3. Good behavior: Immigrants kids in the U.S. who are able to stay out of trouble throughout their childhood and adolescence are less likely to be involved with drug trafficking, gang violence, and many other criminal activities.
4. A minimum of two years of college education, such as an associate's degree. An educated person will likely be more successful in our society. Or military service only if there is a tremendous need for additional military personnel.
5. No chain-family immigration: The KIDS Act should try to avoid chain-family immigration as much as possible. Lawmakers should be careful not to reward those who broke the law and brought their kids to the U.S. illegally, since this only encourages further illegal immigration. Overall, an excessively generous kids’ immigration program could lead to fraud, and overwhelm the existing system.
One way to prevent the KIDS Act from turning into a large-scale amnesty bill is to integrate the KIDS legalization program into the current immigration system. If legal and illegal immigrants are treated alike, then illegal immigrants will not be able to ask for special treatment that is better than what legal immigrants are entitled to receive. For example, to deal with the massive push for amnesty based on family unification, GOP lawmakers should model family-unification programs for illegal immigrants after the steps that legal immigrants have to take when sponsoring their family members. These immigrants must first obtain a decent job, with an income that is at least 125% above the national poverty line. They need to make a legal promise that the applicants that they are sponsoring will not become a public charge on taxpayers. They also have to wait patiently for a number of years before their applications are approved, as each country has its own immigration quota.

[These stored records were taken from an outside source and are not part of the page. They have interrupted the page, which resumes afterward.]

**src/rtl/color_xform_sched_if.sv**
```systemverilog
// color_xform_sched_if: bus bundle between the scheduler, its two show-ahead
// source FIFOs, the colour transform and the downstream write FIFO.
//   a_* / b_*   : source FIFO flags, pop strobes and show-ahead pixel data
//   xf_*        : issue pulse and latched pixel to the transform
//   xf_*_i      : transform completion level and result pixel
//   out_*       : downstream FIFO full flag, push strobe and tagged result
// master = scheduler side, slave = surrounding FIFOs/transform side.
interface color_xform_sched_if;
    logic        a_empty;
    logic        a_rdreq;
    logic [9:0]  a_x;
    logic [9:0]  a_y;
    logic [23:0] a_rgb;
    logic        b_empty;
    logic        b_rdreq;
    logic [9:0]  b_x;
    logic [9:0]  b_y;
    logic [23:0] b_rgb;
    logic        xf_valid;
    logic [9:0]  xf_x;
    logic [9:0]  xf_y;
    logic [23:0] xf_rgb;
    logic        xf_wrreq;
    logic [9:0]  xf_x_i;
    logic [9:0]  xf_y_i;
    logic [23:0] xf_rgb_i;
    logic        out_full;
    logic        out_wrreq;
    logic        out_src;
    logic [9:0]  out_x;
    logic [9:0]  out_y;
    logic [23:0] out_rgb;

    modport master (
        input  a_empty, a_x, a_y, a_rgb, b_empty, b_x, b_y, b_rgb,
               xf_wrreq, xf_x_i, xf_y_i, xf_rgb_i, out_full,
        output a_rdreq, b_rdreq, xf_valid, xf_x, xf_y, xf_rgb,
               out_wrreq, out_src, out_x, out_y, out_rgb
    );

    modport slave (
        output a_empty, a_x, a_y, a_rgb, b_empty, b_x, b_y, b_rgb,
               xf_wrreq, xf_x_i, xf_y_i, xf_rgb_i, out_full,
        input  a_rdreq, b_rdreq, xf_valid, xf_x, xf_y, xf_rgb,
               out_wrreq, out_src, out_x, out_y, out_rgb
    );
endinterface

```
**src/rtl/color_xform_sched.sv**
```systemverilog
// color_xform_sched: round-robin scheduler sharing one colour transform
// between pixel sources A and B, one pixel in flight at a time.
//   clk_25      : system clock, rising edge
//   reset       : asynchronous active-low reset
//   enable      : gates new grants only
//   bus         : source, transform and output FIFO signals (master side)
//   busy        : high whenever not IDLE
//   timeout_err : sticky, set when the transform never completes
//   cnt_a/cnt_b : wrapping count of results pushed per source
module color_xform_sched #(
    parameter logic [7:0] TIMEOUT = 8'd16
) (
    input  logic                       clk_25,
    input  logic                       reset,
    input  logic                       enable,
    color_xform_sched_if.master        bus,
    output logic                       busy,
    output logic                       timeout_err,
    output logic [15:0]                cnt_a,
    output logic [15:0]                cnt_b
);
    typedef enum logic [1:0] {IDLE, ISSUE, BUSY, OUT} state_t;

    state_t      state;
    state_t      state_nx;
    logic        last_b;
    logic        owner;
    logic        xf_wrreq_d;
    logic [7:0]  tmo_cnt;
    logic        cand_a;
    logic        cand_b;
    logic        grant_a;
    logic        grant_b;
    logic        done_edge;
    logic        tmo_hit;

    // reset gates the candidates so the pop strobes read 0 while reset is held
    assign cand_a    = reset && enable && state == IDLE && !bus.a_empty;
    assign cand_b    = reset && enable && state == IDLE && !bus.b_empty;
    assign grant_a   = cand_a && (!cand_b || last_b);
    assign grant_b   = cand_b && (!cand_a || !last_b);
    assign done_edge = bus.xf_wrreq && !xf_wrreq_d;
    assign tmo_hit   = tmo_cnt == TIMEOUT - 8'd1;

    always_comb begin
        state_nx      = state;
        bus.a_rdreq   = grant_a;
        bus.b_rdreq   = grant_b;
        bus.xf_valid  = state == ISSUE;
        bus.out_wrreq = state == OUT && !bus.out_full;
        busy          = state != IDLE;
        case (state)
            IDLE:    state_nx = (grant_a || grant_b) ? ISSUE : IDLE;
            ISSUE:   state_nx = BUSY;
            BUSY:    state_nx = done_edge ? OUT : (tmo_hit ? IDLE : BUSY);
            default: state_nx = bus.out_full ? OUT : IDLE;
        endcase
    end

    always_ff @(posedge clk_25 or negedge reset) begin
        if (!reset) begin
            state       <= IDLE;
            last_b      <= 1'b1;
            owner       <= 1'b0;
            xf_wrreq_d  <= 1'b0;
            tmo_cnt     <= 8'd0;
            timeout_err <= 1'b0;
            cnt_a       <= 16'd0;
            cnt_b       <= 16'd0;
            bus.xf_x    <= 10'd0;
            bus.xf_y    <= 10'd0;
            bus.xf_rgb  <= 24'd0;
            bus.out_src <= 1'b0;
            bus.out_x   <= 10'd0;
            bus.out_y   <= 10'd0;
            bus.out_rgb <= 24'd0;
        end else begin
            state      <= state_nx;
            xf_wrreq_d <= bus.xf_wrreq;
            if (grant_a || grant_b) begin
                bus.xf_x   <= grant_b ? bus.b_x : bus.a_x;
                bus.xf_y   <= grant_b ? bus.b_y : bus.a_y;
                bus.xf_rgb <= grant_b ? bus.b_rgb : bus.a_rgb;
                owner      <= grant_b;
                last_b     <= grant_b;
            end
            if (state == ISSUE)
                tmo_cnt <= 8'd0;
            // a completion edge takes priority over a timeout in the same cycle
            if (state == BUSY && done_edge) begin
                bus.out_x   <= bus.xf_x_i;
                bus.out_y   <= bus.xf_y_i;
                bus.out_rgb <= bus.xf_rgb_i;
                bus.out_src <= owner;
            end
            if (state == BUSY && !done_edge) begin
                tmo_cnt <= tmo_cnt + 8'd1;
                if (tmo_hit)
                    timeout_err <= 1'b1;
            end
            if (bus.out_wrreq && !owner)
                cnt_a <= cnt_a + 16'd1;
            if (bus.out_wrreq && owner)
                cnt_b <= cnt_b + 16'd1;
        end
    end
endmodule
```
**src/flat_wrapper.sv**
```systemverilog
// flat-port wrapper written by rule: the top's interface ports become plain ports
module color_xform_sched_flat 
#(
    parameter logic [7:0] TIMEOUT = 8'd16
)
  (clk_25, reset, enable, busy, timeout_err, cnt_a, cnt_b, bus_a_empty, bus_a_x, bus_a_y, bus_a_rgb, bus_b_empty, bus_b_x, bus_b_y, bus_b_rgb, bus_xf_wrreq, bus_xf_x_i, bus_xf_y_i, bus_xf_rgb_i, bus_out_full, bus_a_rdreq, bus_b_rdreq, bus_xf_valid, bus_xf_x, bus_xf_y, bus_xf_rgb, bus_out_wrreq, bus_out_src, bus_out_x, bus_out_y, bus_out_rgb);
  color_xform_sched_if bus_i ();
  input  logic clk_25;
  input  logic reset;
  input  logic enable;
  output logic busy;
  output logic timeout_err;
  output logic [15:0] cnt_a;
  output logic [15:0] cnt_b;
  input wire logic [$bits(bus_i.a_empty)-1:0] bus_a_empty;
  input wire logic [$bits(bus_i.a_x)-1:0] bus_a_x;
  input wire logic [$bits(bus_i.a_y)-1:0] bus_a_y;
  input wire logic [$bits(bus_i.a_rgb)-1:0] bus_a_rgb;
  input wire logic [$bits(bus_i.b_empty)-1:0] bus_b_empty;
  input wire logic [$bits(bus_i.b_x)-1:0] bus_b_x;
  input wire logic [$bits(bus_i.b_y)-1:0] bus_b_y;
  input wire logic [$bits(bus_i.b_rgb)-1:0] bus_b_rgb;
  input wire logic [$bits(bus_i.xf_wrreq)-1:0] bus_xf_wrreq;
  input wire logic [$bits(bus_i.xf_x_i)-1:0] bus_xf_x_i;
  input wire logic [$bits(bus_i.xf_y_i)-1:0] bus_xf_y_i;
  input wire logic [$bits(bus_i.xf_rgb_i)-1:0] bus_xf_rgb_i;
  input wire logic [$bits(bus_i.out_full)-1:0] bus_out_full;
  output wire logic [$bits(bus_i.a_rdreq)-1:0] bus_a_rdreq;
  output wire logic [$bits(bus_i.b_rdreq)-1:0] bus_b_rdreq;
  output wire logic [$bits(bus_i.xf_valid)-1:0] bus_xf_valid;
  output wire logic [$bits(bus_i.xf_x)-1:0] bus_xf_x;
  output wire logic [$bits(bus_i.xf_y)-1:0] bus_xf_y;
  output wire logic [$bits(bus_i.xf_rgb)-1:0] bus_xf_rgb;
  output wire logic [$bits(bus_i.out_wrreq)-1:0] bus_out_wrreq;
  output wire logic [$bits(bus_i.out_src)-1:0] bus_out_src;
  output wire logic [$bits(bus_i.out_x)-1:0] bus_out_x;
  output wire logic [$bits(bus_i.out_y)-1:0] bus_out_y;
  output wire logic [$bits(bus_i.out_rgb)-1:0] bus_out_rgb;
  assign bus_i.a_empty = bus_a_empty;
  assign bus_i.a_x = bus_a_x;
  assign bus_i.a_y = bus_a_y;
  assign bus_i.a_rgb = bus_a_rgb;
  assign bus_i.b_empty = bus_b_empty;
  assign bus_i.b_x = bus_b_x;
  assign bus_i.b_y = bus_b_y;
  assign bus_i.b_rgb = bus_b_rgb;
  assign bus_i.xf_wrreq = bus_xf_wrreq;
  assign bus_i.xf_x_i = bus_xf_x_i;
  assign bus_i.xf_y_i = bus_xf_y_i;
  assign bus_i.xf_rgb_i = bus_xf_rgb_i;
  assign bus_i.out_full = bus_out_full;
  assign bus_a_rdreq = bus_i.a_rdreq;
  assign bus_b_rdreq = bus_i.b_rdreq;
  assign bus_xf_valid = bus_i.xf_valid;
  assign bus_xf_x = bus_i.xf_x;
  assign bus_xf_y = bus_i.xf_y;
  assign bus_xf_rgb = bus_i.xf_rgb;
  assign bus_out_wrreq = bus_i.out_wrreq;
  assign bus_out_src = bus_i.out_src;
  assign bus_out_x = bus_i.out_x;
  assign bus_out_y = bus_i.out_y;
  assign bus_out_rgb = bus_i.out_rgb;
  color_xform_sched #(.TIMEOUT(TIMEOUT)) u_core (.clk_25(clk_25), .reset(reset), .enable(enable), .bus(bus_i), .busy(busy), .timeout_err(timeout_err), .cnt_a(cnt_a), .cnt_b(cnt_b));
endmodule
```
[config.mk]
export PLATFORM = sky130hd
export DESIGN_NAME = csa_accumulator
export DESIGN_NICKNAME = d
export VERILOG_FILES = /design/src/rtl/csa_accumulator_pkg.sv /design/src/rtl/csa_accumulator_row.sv /design/src/rtl/csa_accumulator.sv
export SDC_FILE = /design/constraint.sdc
export NUM_CORES = 1
export LEC_CHECK = 0
export ABC_AREA = 1
export CORE_MARGIN = 2
export CORE_UTILIZATION = 60
export CTS_CLUSTER_SIZE = 20
export DETAILED_ROUTE_END_ITERATION = 8
export PLACE_DENSITY = 0.82
export SYNTH_ARGS = -nofsm -noshare
export SYNTH_HDL_FRONTEND = slang
export SYNTH_SLANG_ARGS = --single-unit
[constraint.sdc]
create_clock -name clk -period 6.4 [get_ports clk]
set_input_delay 1.92 -clock clk [delete_from_list [all_inputs] [get_ports clk]]
set_output_delay 1.92 -clock clk [all_outputs]
set_load 0.005 [all_outputs]
[src/rtl/csa_accumulator_pkg.sv]
// Shared definitions for the carry-save accumulator: FSM state encoding
// and default term / accumulator widths.
package csa_accumulator_pkg;

    localparam int DEF_IN_W  = 16;
    localparam int DEF_ACC_W = 32;

    typedef enum logic [1:0] {
        ST_ACCUM  = 2'd0,
        ST_RES_LO = 2'd1,
        ST_RES_HI = 2'd2,
        ST_OUT    = 2'd3
    } state_t;

endpackage

[src/rtl/csa_accumulator_row.sv]
// csa_row: W-wide row of independent 3:2 compressors.
// Ports: a, b, c (W) in; sum (W) = a^b^c, maj (W) = majority, unshifted.
module csa_row #(
    parameter int W = 32
) (
    input  logic [W-1:0] a,
    input  logic [W-1:0] b,
    input  logic [W-1:0] c,
    output logic [W-1:0] sum,
    output logic [W-1:0] maj
);

    for (genvar i = 0; i < W; i++) begin : g_csa_3_2
        assign sum[i] = a[i] ^ b[i] ^ c[i];
        assign maj[i] = (a[i] & b[i]) | (a[i] & c[i]) | (b[i] & c[i]);
    end

endmodule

This is how the American immigration system usually works, and there's no reason illegal immigrants should get better treatment than those who have followed the rules and waited their turn. The United States brings one million legal immigrants to this country every year. However, there are now more than 11 million illegal immigrants living in the U.S. Having an annual quota on qualifying children of both legal and illegal immigrants combined can be one step in the direction of setting immigration numbers more wisely, based on the economy, unemployment rate, and population growth.
Many Americans have soft spots in their hearts for immigrant children, but they worry that the new immigration law making its way through Congress would eventually work to encourage illegal immigration instead of stopping it. The solution to this is to design immigration policy fairly, in a way that does not treat illegal immigrants better than legal immigrants. A reasonable KIDS Act will help those young people who barely know the country of their birth, without legalizing all 11 million illegal immigrants already here. The KIDS Act would also dissuade illegal immigrants of the notion that the assumption that as long as they cross the border and stay long enough, they will eventually be entitled to receive amnesty. We already spend billions of dollars every year on border security. It's time for a more cost-effective way to discourage future illegal immigration to the U.S.